Dermabrasion combined with aminolevulinic acid-based photodynamic therapy for the treatment of nasal nodular basal cell carcinoma: 25 case reports

  • Received:2014-07-31 Revised:2014-12-27 Online:2015-04-15 Published:2015-03-27
  • Contact: Chen Xiao-Dong E-mail:dermatochen@163.com

摘要:

目的 探讨皮肤磨削术联合氨基酮戊酸光动力疗法(ALA-PDT)治疗鼻部结节型基底细胞癌(BCC)的疗效。 方法 25例经病理确诊、皮损面积 > 1 cm2、无骨或软骨侵犯的鼻部结节型BCC患者,实施皮肤磨削术联合ALA-PDT治疗。首先去除肿瘤病灶(对于突出皮肤表面的病灶先实施切削术,然后实施磨削术),术后创面即刻避光条件下外敷20%氨基酮戊酸3 ~ 4 h,然后平均100 J/cm2 LED光照射20 min。ALA-PDT每周1次,连续3周。术后观察创面愈合情况和时间;1年后随访观察肿瘤复发、瘢痕形成、外观效果等情况,并做出综合评价。 结果 25例患者未见创面感染,平均创面愈合时间为(11.2 ± 1.3) d。术后1年未见复发病例;1例患者发生瘢痕挛缩,3例患者有轻度的瘢痕增生,4例患者遗留凹陷性瘢痕。除1例患者对术后外观基本满意外,24例患者均对术后外观满意。 结论 皮肤磨削术联合ALA-PDT治疗鼻部结节型BCC操作简便,创面愈合快,术后复发率低,患者满意度高,值得临床推广。

Abstract:

Wu Xiaoyan*, Chen Xiaodong, Ding Peng, Gu Lixiong, Yao Xiaodong, Ding Yujie, Shen Congcong. *Department of Dermatovenereology, Affiliated Hospital of Nantong University, Nantong 226001, Jiangsu, China Corresponding author: Chen Xiaodong, Email: dermatochen@163.com 【Abstract】 Objective To investigate the efficacy of dermabrasion combined with aminolevulinic acid-based photodynamic therapy (ALA-PDT) for the treatment of nasal nodular basal cell carcinoma (nBCC). Methods Twenty-five patients who were pathologically diagnosed as nasal nBCC with lesion area > 1 cm2 but no bone or cartilage involvement, were included in this study and treated with dermabrasion combined with ALA-PDT. At first, the part of tumor protruding outside the skin was removed by artherectomy, then dermabrasion was carried out.

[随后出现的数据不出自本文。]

===== src/rtl/mc_ctrl_if.sv =====
// Control/handshake bundle between the multi-cycle controller and the datapath/memories.
interface mc_ctrl_if #(
  parameter int CNT_W = 32
);
  logic [31:0]      ins;
  logic             zero;
  logic             imem_ack;
  logic             dmem_ack;
  logic             imem_req;
  logic             ir_we;
  logic             dmem_req;
  logic             dmem_we;
  logic             pc_we;
  logic [1:0]       npc_sel;
  logic             reg_we;
  logic [1:0]       wa_sel;
  logic [1:0]       wd_sel;
  logic             alu_src;
  logic [1:0]       ext_op;
  logic [1:0]       alu_op;
  logic [2:0]       state;
  logic [CNT_W-1:0] retired;

  modport master (
    input  ins, zero, imem_ack, dmem_ack,
    output imem_req, ir_we, dmem_req, dmem_we, pc_we, npc_sel, reg_we,
           wa_sel, wd_sel, alu_src, ext_op, alu_op, state, retired
  );

  modport slave (
    output ins, zero, imem_ack, dmem_ack,
    input  imem_req, ir_we, dmem_req, dmem_we, pc_we, npc_sel, reg_we,
           wa_sel, wd_sel, alu_src, ext_op, alu_op, state, retired
  );
endinterface


===== src/rtl/mc_ctrl.sv =====
// Multi-cycle MIPS main controller: FETCH/DECODE/EXEC/MEM/WB sequencing with
// wait-state tolerant memory handshakes and a retired-instruction counter.
module mc_ctrl #(
  parameter int CNT_W = 32
) (
  input  logic       clk,
  input  logic       clr,
  mc_ctrl_if.master  bus
);

  typedef enum logic [2:0] {
    S_FETCH  = 3'd0,
    S_DECODE = 3'd1,
    S_EXEC   = 3'd2,
    S_MEM    = 3'd3,
    S_WB     = 3'd4
  } state_t;

  typedef enum logic [3:0] {
    I_NOP, I_ADDU, I_SUBU, I_JR, I_ORI, I_LUI, I_LW, I_SW, I_BEQ, I_J, I_JAL
  } instr_t;

  state_t           state_q, state_d;
  logic [CNT_W-1:0] retired_q, retired_d;
  instr_t           instr;

  logic       imem_req, ir_we, dmem_req, dmem_we, pc_we, reg_we;
  logic [1:0] npc_sel, wa_sel, wd_sel, ext_op, alu_op;
  logic       alu_src;

  logic [5:0] opcode, funct;
  assign opcode = bus.ins[31:26];
  assign funct  = bus.ins[5:0];

  logic unused_ins;
  assign unused_ins = &{1'b0, bus.ins[25:6]};

  always_comb begin
    instr = I_NOP;
    case (opcode)
      6'b000000: begin
        case (funct)
          6'b100001: instr = I_ADDU;
          6'b100011: instr = I_SUBU;
          6'b001000: instr = I_JR;
          default:   instr = I_NOP;
        endcase
      end
      6'b001101: instr = I_ORI;
      6'b001111: instr = I_LUI;
      6'b100011: instr = I_LW;
      6'b101011: instr = I_SW;
      6'b000100: instr = I_BEQ;
      6'b000010: instr = I_J;
      6'b000011: instr = I_JAL;
      default:   instr = I_NOP;
    endcase
  end

  always_comb begin
    state_d  = state_q;
    imem_req = 1'b0;
    ir_we    = 1'b0;
    dmem_req = 1'b0;
    dmem_we  = 1'b0;
    pc_we    = 1'b0;
    npc_sel  = 2'd0;
    reg_we   = 1'b0;
    wa_sel   = 2'd0;
    wd_sel   = 2'd0;
    case (state_q)
      S_FETCH: begin
        imem_req = 1'b1;
        if (bus.imem_ack) begin
          ir_we   = 1'b1;
          state_d = S_DECODE;
        end
      end
      S_DECODE: state_d = S_EXEC;
      S_EXEC: begin
        case (instr)
          I_ADDU, I_SUBU, I_ORI, I_LUI: state_d = S_WB;
          I_LW, I_SW:                   state_d = S_MEM;
          I_BEQ: begin
            pc_we   = 1'b1;
            npc_sel = bus.zero ? 2'd1 : 2'd0;
            state_d = S_FETCH;
          end
          I_J: begin
            pc_we   = 1'b1;
            npc_sel = 2'd2;
            state_d = S_FETCH;
          end
          I_JAL: begin
            pc_we   = 1'b1;
            npc_sel = 2'd2;
            reg_we  = 1'b1;
            wa_sel  = 2'd2;
            wd_sel  = 2'd2;
            state_d = S_FETCH;
          end
          I_JR: begin
            pc_we   = 1'b1;
            npc_sel = 2'd3;
            state_d = S_FETCH;
          end
          default: begin
            pc_we   = 1'b1;
            state_d = S_FETCH;
          end
        endcase
      end
      S_MEM: begin
        dmem_req = 1'b1;
        dmem_we  = (instr == I_SW);
        if (bus.dmem_ack) begin
          if (instr == I_SW) begin
            pc_we   = 1'b1;
            state_d = S_FETCH;
          end else begin
            state_d = S_WB;
          end
        end
      end
      S_WB: begin
        reg_we  = 1'b1;
        pc_we   = 1'b1;
        wa_sel  = (instr == I_ADDU || instr == I_SUBU) ? 2'd0 : 2'd1;
        wd_sel  = (instr == I_LW) ? 2'd1 : 2'd0;
        state_d = S_FETCH;
      end
      default: state_d = S_FETCH;
    endcase
  end

  // ALU/extender controls depend only on the instruction, so they stay
  // constant across EXEC, MEM and WB for one instruction.
  always_comb begin
    alu_src = 1'b0;
    ext_op  = 2'd0;
    alu_op  = 2'd0;
    if (state_q == S_EXEC || state_q == S_MEM || state_q == S_WB) begin
      case (instr)
        I_SUBU: alu_op = 2'd1;
        I_ORI: begin
          alu_src = 1'b1;
          ext_op  = 2'd0;
          alu_op  = 2'd2;
        end
        I_LUI: begin
          alu_src = 1'b1;
          ext_op  = 2'd2;
        end
        I_LW, I_SW: begin
          alu_src = 1'b1;
          ext_op  = 2'd1;
        end
        default: ;
      endcase
    end
  end

  logic pc_we_g;
  assign pc_we_g   = pc_we & ~clr;
  assign retired_d = retired_q + {{(CNT_W-1){1'b0}}, pc_we_g};

  always_ff @(posedge clk or posedge clr) begin
    if (clr) begin
      state_q   <= S_FETCH;
      retired_q <= '0;
    end else begin
      state_q   <= state_d;
      retired_q <= retired_d;
    end
  end

  // Strobes are gated by clr so an abandoned instruction never commits.
  assign bus.imem_req = imem_req & ~clr;
  assign bus.ir_we    = ir_we & ~clr;
  assign bus.dmem_req = dmem_req & ~clr;
  assign bus.dmem_we  = dmem_we & ~clr;
  assign bus.pc_we    = pc_we_g;
  assign bus.reg_we   = reg_we & ~clr;
  assign bus.npc_sel  = npc_sel;
  assign bus.wa_sel   = wa_sel;
  assign bus.wd_sel   = wd_sel;
  assign bus.alu_src  = alu_src;
  assign bus.ext_op   = ext_op;
  assign bus.alu_op   = alu_op;
  assign bus.state    = state_q;
  assign bus.retired  = retired_q;

endmodule

===== src/flat_wrapper.sv =====
// flat-port wrapper written by rule: the top's interface ports become plain ports
module mc_ctrl_flat 
#(
  parameter int CNT_W = 32
)
  (clk, clr, bus_ins, bus_zero, bus_imem_ack, bus_dmem_ack, bus_imem_req, bus_ir_we, bus_dmem_req, bus_dmem_we, bus_pc_we, bus_npc_sel, bus_reg_we, bus_wa_sel, bus_wd_sel, bus_alu_src, bus_ext_op, bus_alu_op, bus_state, bus_retired);
  mc_ctrl_if #(.CNT_W(CNT_W)) bus_i ();
  input  logic clk;
  input  logic clr;
  input wire logic [$bits(bus_i.ins)-1:0] bus_ins;
  input wire logic [$bits(bus_i.zero)-1:0] bus_zero;
  input wire logic [$bits(bus_i.imem_ack)-1:0] bus_imem_ack;
  input wire logic [$bits(bus_i.dmem_ack)-1:0] bus_dmem_ack;
  output wire logic [$bits(bus_i.imem_req)-1:0] bus_imem_req;
  output wire logic [$bits(bus_i.ir_we)-1:0] bus_ir_we;
  output wire logic [$bits(bus_i.dmem_req)-1:0] bus_dmem_req;
  output wire logic [$bits(bus_i.dmem_we)-1:0] bus_dmem_we;
  output wire logic [$bits(bus_i.pc_we)-1:0] bus_pc_we;
  output wire logic [$bits(bus_i.npc_sel)-1:0] bus_npc_sel;
  output wire logic [$bits(bus_i.reg_we)-1:0] bus_reg_we;
  output wire logic [$bits(bus_i.wa_sel)-1:0] bus_wa_sel;
  output wire logic [$bits(bus_i.wd_sel)-1:0] bus_wd_sel;
  output wire logic [$bits(bus_i.alu_src)-1:0] bus_alu_src;
  output wire logic [$bits(bus_i.ext_op)-1:0] bus_ext_op;
  output wire logic [$bits(bus_i.alu_op)-1:0] bus_alu_op;
  output wire logic [$bits(bus_i.state)-1:0] bus_state;
  output wire logic [$bits(bus_i.retired)-1:0] bus_retired;
  assign bus_i.ins = bus_ins;
  assign bus_i.zero = bus_zero;
  assign bus_i.imem_ack = bus_imem_ack;
  assign bus_i.dmem_ack = bus_dmem_ack;
  assign bus_imem_req = bus_i.imem_req;
  assign bus_ir_we = bus_i.ir_we;
  assign bus_dmem_req = bus_i.dmem_req;
  assign bus_dmem_we = bus_i.dmem_we;
  assign bus_pc_we = bus_i.pc_we;
  assign bus_npc_sel = bus_i.npc_sel;
  assign bus_reg_we = bus_i.reg_we;
  assign bus_wa_sel = bus_i.wa_sel;
  assign bus_wd_sel = bus_i.wd_sel;
  assign bus_alu_src = bus_i.alu_src;
  assign bus_ext_op = bus_i.ext_op;
  assign bus_alu_op = bus_i.alu_op;
  assign bus_state = bus_i.state;
  assign bus_retired = bus_i.retired;
  mc_ctrl #(.CNT_W(CNT_W)) u_core (.clk(clk), .clr(clr), .bus(bus_i));
endmodule

===== config.mk =====
export PLATFORM = sky130hd
export DESIGN_NAME = mc_ctrl_flat
export DESIGN_NICKNAME = d
export VERILOG_FILES = /design/src/rtl/mc_ctrl_if.sv /design/src/rtl/mc_ctrl.sv /design/src/flat_wrapper.sv
export SDC_FILE = /design/constraint.sdc
export NUM_CORES = 1
export LEC_CHECK = 0
export CORE_MARGIN = 2
export CORE_UTILIZATION = 40
export DETAILED_ROUTE_END_ITERATION = 16
export PLACE_DENSITY = 0.79
export SETUP_SLACK_MARGIN = 0.15
export SLEW_MARGIN = 10
export SYNTH_ARGS = -nofsm -noshare
export SYNTH_HDL_FRONTEND = slang
export SYNTH_SLANG_ARGS = --single-unit
export TNS_END_PERCENT = 1

===== constraint.sdc =====
create_clock -name clk -period 3 [get_ports clk]
set_clock_uncertainty 0.05 [all_clocks]
set_input_delay 0.3 -clock clk [delete_from_list [all_inputs] [get_ports clk]]
set_output_delay 0.3 -clock clk [all_outputs]
set_load 0.005 [all_outputs]

==> results.txt, run 1 <==
* Outcome: finished clean
- Number of placement rows: 26
- Minimum hold slack: just over 0.4 ns
- Top cell type by total area after synthesis: sky130_fd_sc_hd__dfrtp_1
* Chip height: 75.93 µm
* Portion of total power attributed to sequential cells: 0.428
* Global-route usage over all layers: 0.1941
- The final hold violation count is 0.
- CTS clock-pin slew for the worst setup and hold paths: 0.07 ns
- Overall die area: 0.005765 mm²
* Iteration count of the initial detailed-routing pass: 4
- In this run, the number of DRC markers left after iteration 0 of detailed routing was 60.
- Floorplan die width: 75.93 µm
- Of the total power, the share spent switching nets is 0.3057.
- The finished cells cover 0.003294 mm².
* Area growth syn-to-layout: 59.19%
- No sink is reached through more buffers than the 2 on the longest clock path.
- Leakage power: 1.511 nW
- 0 antenna diodes ended up in the layout.
* Portion of total power attributed to combinational logic: 0.318
* Deepest level of the CTS H-tree: 2
- Max cap viols: 0
- In this run the worst hold path is classified as reg -> reg.
- Data on the critical path arrives at its endpoint at 2.54 ns.
- Counting instances, the worst hold path has a depth of 1.
- For this design the top-level I/O count stands at 89.
* Proportion of synthesized chip area in sequential cells: 0.4232
* Number of global-route vias before repair: 2,032
- Post-route antenna net violation count: 0
- Counting the buffers created by CTS gives 5.
- At the end of routability-driven placement, the weighted congestion stood at 0.9362.
* Number of instances in the synthesized netlist: 219
- Worst slew margin relative to its limit: 0.6950
- Clock tree from TritonCTS: yes
* Starting Density: 0.4104
- Worst Max-Slew Pin Slew: 0.4534 ns
- Synthesis warning total: 0
- Setup violations remaining at the end of the flow were counted as 0.
* Sw Pwr: 0.3989 mW
- Max Transition Viols Final: 0
- The initial antenna violation count was 0.
- Vias per std cell: 5.095
- Maximum ir drop on the vdd rail: 0.0002646 V
* Standard cell area after detailed placement: a little over 0.003 mm²
* Post-synthesis cell area: 0.002069 mm²
* Final Total Pwr: 1.305 mW
- The worst setup path is captured at an output pin.
- The cell sitting at the root of the clock tree is a sky130_fd_sc_hd__clkbuf_8.
- For this run, design rule violations remaining after detail routing come to 0.
- Counting every net in the synthesized netlist gives between 200 and 300.
- The critical path is of the in -> out type.
* Residual overflow from global routing: 0
- Area of the core: 0.005042 mm²
* Worst skew pair latency: roughly 0.29 ns
- Wire length of the first global-routing pass: 9211 µm
- Summed over all failing endpoints, the final setup total negative slack is 0 ns.
* Post-place setup slack: -0.4640 ns
- Fraction of post-synthesis cell area in the top cell type by area: 0.4232
- Clock tree synthesis found a total of 35 sinks.
- Based on the critical path, the design can be clocked at up to 346.4 MHz.
- In the finished design, the share of the clock period the worst path needs comes to 0.9623.
- Quantity of I/O buffers inserted on ports: 68
- Power per Cell Area: a little under 400 mW/mm²
- Clock network fraction of total power: 0.254
- Share of final-layout standard cells stronger than drive strength 1: 0.2273
- Setup repair after global routing missed its margin: true
* Vias: 2,038
* Largest driver fanout on the critical path: 5
- Final worst-path setup slack: around 0.11 ns
* Number of nets in the finished design: 368
- The average instance in the mapped netlist occupies 9.450 µm².
- In the post-synthesis netlist, the biggest area contributors are sky130_fd_sc_hd__dfrtp_1, sky130_fd_sc_hd__xnor2_1, sky130_fd_sc_hd__xor2_1.
- In the final routed layout, each cell accounts on average for 13.92 µm.
- Routed WL: around 5600 µm
* HPWL reported at the end of detailed placement: 4195 µm
- Cell-internal power: 0.9060 mW
* Count of state elements after synthesis: 35
- For the worst flop-to-flop path, the logic depth is 12.
- STA classifies the critical path startpoint as an input port.
- Data on the critical path is required at its endpoint by 2.65 ns.
* Time the final worst path needs with I/O delays and setup: 2.887 ns
- Count of unique library cells instantiated by Yosys: 47
- Largest net degree at the start of global routing: 36
[worst max-delay path, stage by stage]
cell,delay [ns]
sky130_fd_sc_hd__dlygate4sd2_1,0.29
sky130_fd_sc_hd__and4b_1,0.25
sky130_fd_sc_hd__o311ai_4,0.32
sky130_fd_sc_hd__o41ai_4,0.15
sky130_fd_sc_hd__buf_4,0.15
sky130_fd_sc_hd__buf_4,0.13
sky130_fd_sc_hd__nor4_1,0.35
sky130_fd_sc_hd__clkdlybuf4s50_1,0.58
[path summary, 6_finish.rpt]
path                                        startpoint  slack (ns)                endpoint
min in group asynchronous                          clr        0.59   u_core.bus.retired[9]
max in group asynchronous                          clr        2.00  u_core.bus.retired[27]
worst min-delay path            u_core.bus.retired[31]        0.42  u_core.bus.retired[31]
worst max-delay path                       bus_ins[26]        0.11           bus_wd_sel[0]
worst max register to register     u_core.bus.state[2]        0.29  u_core.bus.retired[30]
worst min register to register  u_core.bus.retired[31]        0.42  u_core.bus.retired[31]
[power by group through the flow]
stage / sequential (mW) / clock (mW) / combinational, mW
floorplan: 0.568 / 0 / 0.153
global placement: 0.562 / 0 / 0.389
detailed placement: 0.562 / 0 / 0.395
CTS: 0.558 / 0.341 / 0.405
global route: 0.566 / 0.354 / 0.457
finish: 0.558 / 0.332 / 0.415
[stage by stage]
stage	util	cells
3_5_place_dp	0.6124	385
2_1_floorplan	-	219
5_1_grt	0.6534	400
4_1_cts	0.6367	395
3_3_place_gp	0.6124	385
6_report	0.6534	400
[Yosys cell counts (all sizes together)]
master and count:
nor2 16, and2 4, xnor2 20, nor4 6, a211oi 1, clkbuf 2
buf 6, o311ai 1, o21bai 1, o41ai 1, nor4b 2, a31oi 1
a21oi 6, and4 4, inv 7, nand3b 7, or3b 2, nor3 9
nand3 16, a21boi 1, nand4 7, a211o 1, o21ai 3, o221ai 1
o211ai 1, and3 9, nor3b 1, or2 2, o21a 2, and4b 3
dfrtp 35, a22oi 2, nand2 20, o2111ai 1, nor2b 2, nand2b 1
or3 1, ha 2, and4bb 1, xor2 10, o22ai 1
[state kept, by name, indices dropped and copies added (netlist names)]
name / flops
u_core.bus.retired: 32
u_core.bus.state: 3
[layer usage]
layer	GRT usage	up-vias	wire length, µm
met5	0	-	0
met4	0.06727	0	73
met3	0.03452	6	223
met2	0.3571	52	2874
met1	0.2269	977	2394
li1	-	1003	-
[cell type report]
| type | instances | area (µm²) |
|---|---|---|
| tap | 70 | 87.58 |
| inverter | 7 | 26.28 |
| sequential | 35 | 875.8 |
| multi-input combinational | 169 | 1205 |
| timing repair buffer | 111 | 1015 |
| clock buffer | 6 | 72.57 |
| fill | 414 | 1748 |
| clock inverter | 2 | 12.51 |
[cell families after synthesis]
kind of cell | share of synthesized area
AO/OA/AOI/OAI | 0.09372
XOR/XNOR | 0.1270
buffers and inverters | 0.03205
adder cells (fa/ha/maj) | 0.01209
AND/OR/NAND/NOR | 0.3120
flip-flops | 0.4232
[repair_timing]
action	CTS	global route
resized for setup	14	18
endpoints found under the hold margin	0	0
setup endpoints to repair	30	29
pin swaps	5	13
hold buffers	0	0
buffers inserted	2	5
[layout by cell type (no fill, tap or decap), types with 3 or more instances in the layout]
cell	netlist	layout
sky130_fd_sc_hd__clkbuf_8	0	5
sky130_fd_sc_hd__buf_6	0	3
sky130_fd_sc_hd__buf_4	1	40
sky130_fd_sc_hd__xor2_1	10	10
sky130_fd_sc_hd__nand4_1	7	7
sky130_fd_sc_hd__dfrtp_1	35	35
sky130_fd_sc_hd__a21oi_1	6	6
sky130_fd_sc_hd__inv_1	7	7
sky130_fd_sc_hd__clkdlybuf4s50_1	0	55
sky130_fd_sc_hd__xnor2_1	20	20
sky130_fd_sc_hd__and3_1	9	7
sky130_fd_sc_hd__nand3_1	16	16
sky130_fd_sc_hd__and2_1	4	3
sky130_fd_sc_hd__nor3_1	8	7
sky130_fd_sc_hd__dlymetal6s2s_1	0	5
sky130_fd_sc_hd__nor4_1	6	6
sky130_fd_sc_hd__dlygate4sd2_1	0	6
sky130_fd_sc_hd__nand3b_1	7	7
sky130_fd_sc_hd__nor2_1	16	15
sky130_fd_sc_hd__nand2_1	20	19
Note: power is estimated with default switching activity, not from simulation.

The wound surface was topically treated with 20% aminolevulinic acid solution for 3 - 4 hours away from light immediately after surgery, then irradiated with LED light at a mean dose of 100 J/cm2 for 20 minutes. ALA-PDT was performed once a week for 3 consecutive weeks. The degree of and time required for wound healing were assessed, and tumor recurrence, cicatrization and appearance outcomes were observed during 1 year after surgery. Efficacy was assessed comprehensively. Results No postoperative wound infection occurred in these patients, and the average time for wound healing was (11.2 ± 1.3) days. During 1 year after the treatment, no recurrence was found, while cicatricial contracture developed in 1 case, mild proliferative scar in 3 cases, and depressed scar in 4 cases. All the patients were satisfied with the treatment outcomes, except 1 patient who was basically satisfied. Conclusions Dermabrasion combined with ALA-PDT is easy to operate with rapid wound healing, low postoperative recurrence rate and high degree of patient satisfaction, and is worthy of clinical promotion.